To experience Zion National Park with fewer crowds and pleasant weather, consider visiting during the shoulder seasons of Spring (April-May) and Fall (September-October). During these times, the temperatures are moderate, and the trails are less congested.

Each season at Zion offers unique advantages. Summer is ideal for outdoor activities under warm weather, while Winter provides stunning views of snow-covered landscapes. Fall is excellent for hiking since there is minimal water runoff, and Spring is perfect for bird watching and enjoying wildflowers.

3. Entry and Tickets for Zion National Park

Entry and Tickets for Zion National Park

You need a valid pass to enter Zion National Park, which can be conveniently purchased in advance. Day passes are also available at the visitor center upon arrival. For more information on entry passes and fees, visit their website.

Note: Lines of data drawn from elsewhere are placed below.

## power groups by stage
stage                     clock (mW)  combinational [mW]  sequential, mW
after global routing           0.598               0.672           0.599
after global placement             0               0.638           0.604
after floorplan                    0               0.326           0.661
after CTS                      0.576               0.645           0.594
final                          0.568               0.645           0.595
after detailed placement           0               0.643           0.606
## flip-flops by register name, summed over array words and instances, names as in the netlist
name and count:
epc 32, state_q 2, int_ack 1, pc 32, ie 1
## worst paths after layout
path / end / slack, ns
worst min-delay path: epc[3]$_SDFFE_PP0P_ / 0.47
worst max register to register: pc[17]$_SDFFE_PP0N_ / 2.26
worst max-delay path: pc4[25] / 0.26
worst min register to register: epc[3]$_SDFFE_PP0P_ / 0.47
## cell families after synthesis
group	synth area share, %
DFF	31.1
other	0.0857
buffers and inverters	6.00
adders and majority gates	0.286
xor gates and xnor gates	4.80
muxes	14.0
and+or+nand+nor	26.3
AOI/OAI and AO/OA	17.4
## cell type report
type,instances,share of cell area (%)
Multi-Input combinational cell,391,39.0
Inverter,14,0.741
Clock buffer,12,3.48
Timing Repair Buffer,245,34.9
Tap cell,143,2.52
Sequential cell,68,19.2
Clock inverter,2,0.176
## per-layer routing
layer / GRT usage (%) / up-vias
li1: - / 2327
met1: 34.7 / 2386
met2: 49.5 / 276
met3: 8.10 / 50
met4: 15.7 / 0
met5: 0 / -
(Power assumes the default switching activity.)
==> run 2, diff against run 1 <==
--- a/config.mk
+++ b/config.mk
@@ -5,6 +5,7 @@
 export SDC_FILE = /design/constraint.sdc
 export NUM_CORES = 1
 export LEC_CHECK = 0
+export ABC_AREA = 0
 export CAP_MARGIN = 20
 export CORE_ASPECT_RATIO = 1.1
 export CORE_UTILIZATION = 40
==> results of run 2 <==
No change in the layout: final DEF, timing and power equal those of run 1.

Once inside, make use of the free shuttle system that runs throughout the main canyon. Shuttle buses operate at regular intervals and are an efficient way to navigate the park. Be sure to check the shuttle schedule as it varies by season.

Experience Zion National Park in a New Way

For those seeking to extend their adventure beyond the usual hikes, participating in a race near Zion National Park offers a unique way to experience its beauty. Whether you opt for a fully paved half-marathon or the more rugged terrain of the Zion Ultras trail races, running by the stunning vistas can be both challenging and rewarding.

These events let you explore lesser-known trails and connect with fellow runners sharing your passion. Beyond Zion, various half-marathons in Utah, such as those at Bryce Canyon, provide more opportunities to enjoy breathtaking landscapes. Another exciting option is the Trailfest, where you can immerse yourself in some of the finest local trails.

If you’re planning trips to other national parks, consider exploring races across the country. It’s a fantastic way to stay fit while enjoying diverse natural wonders.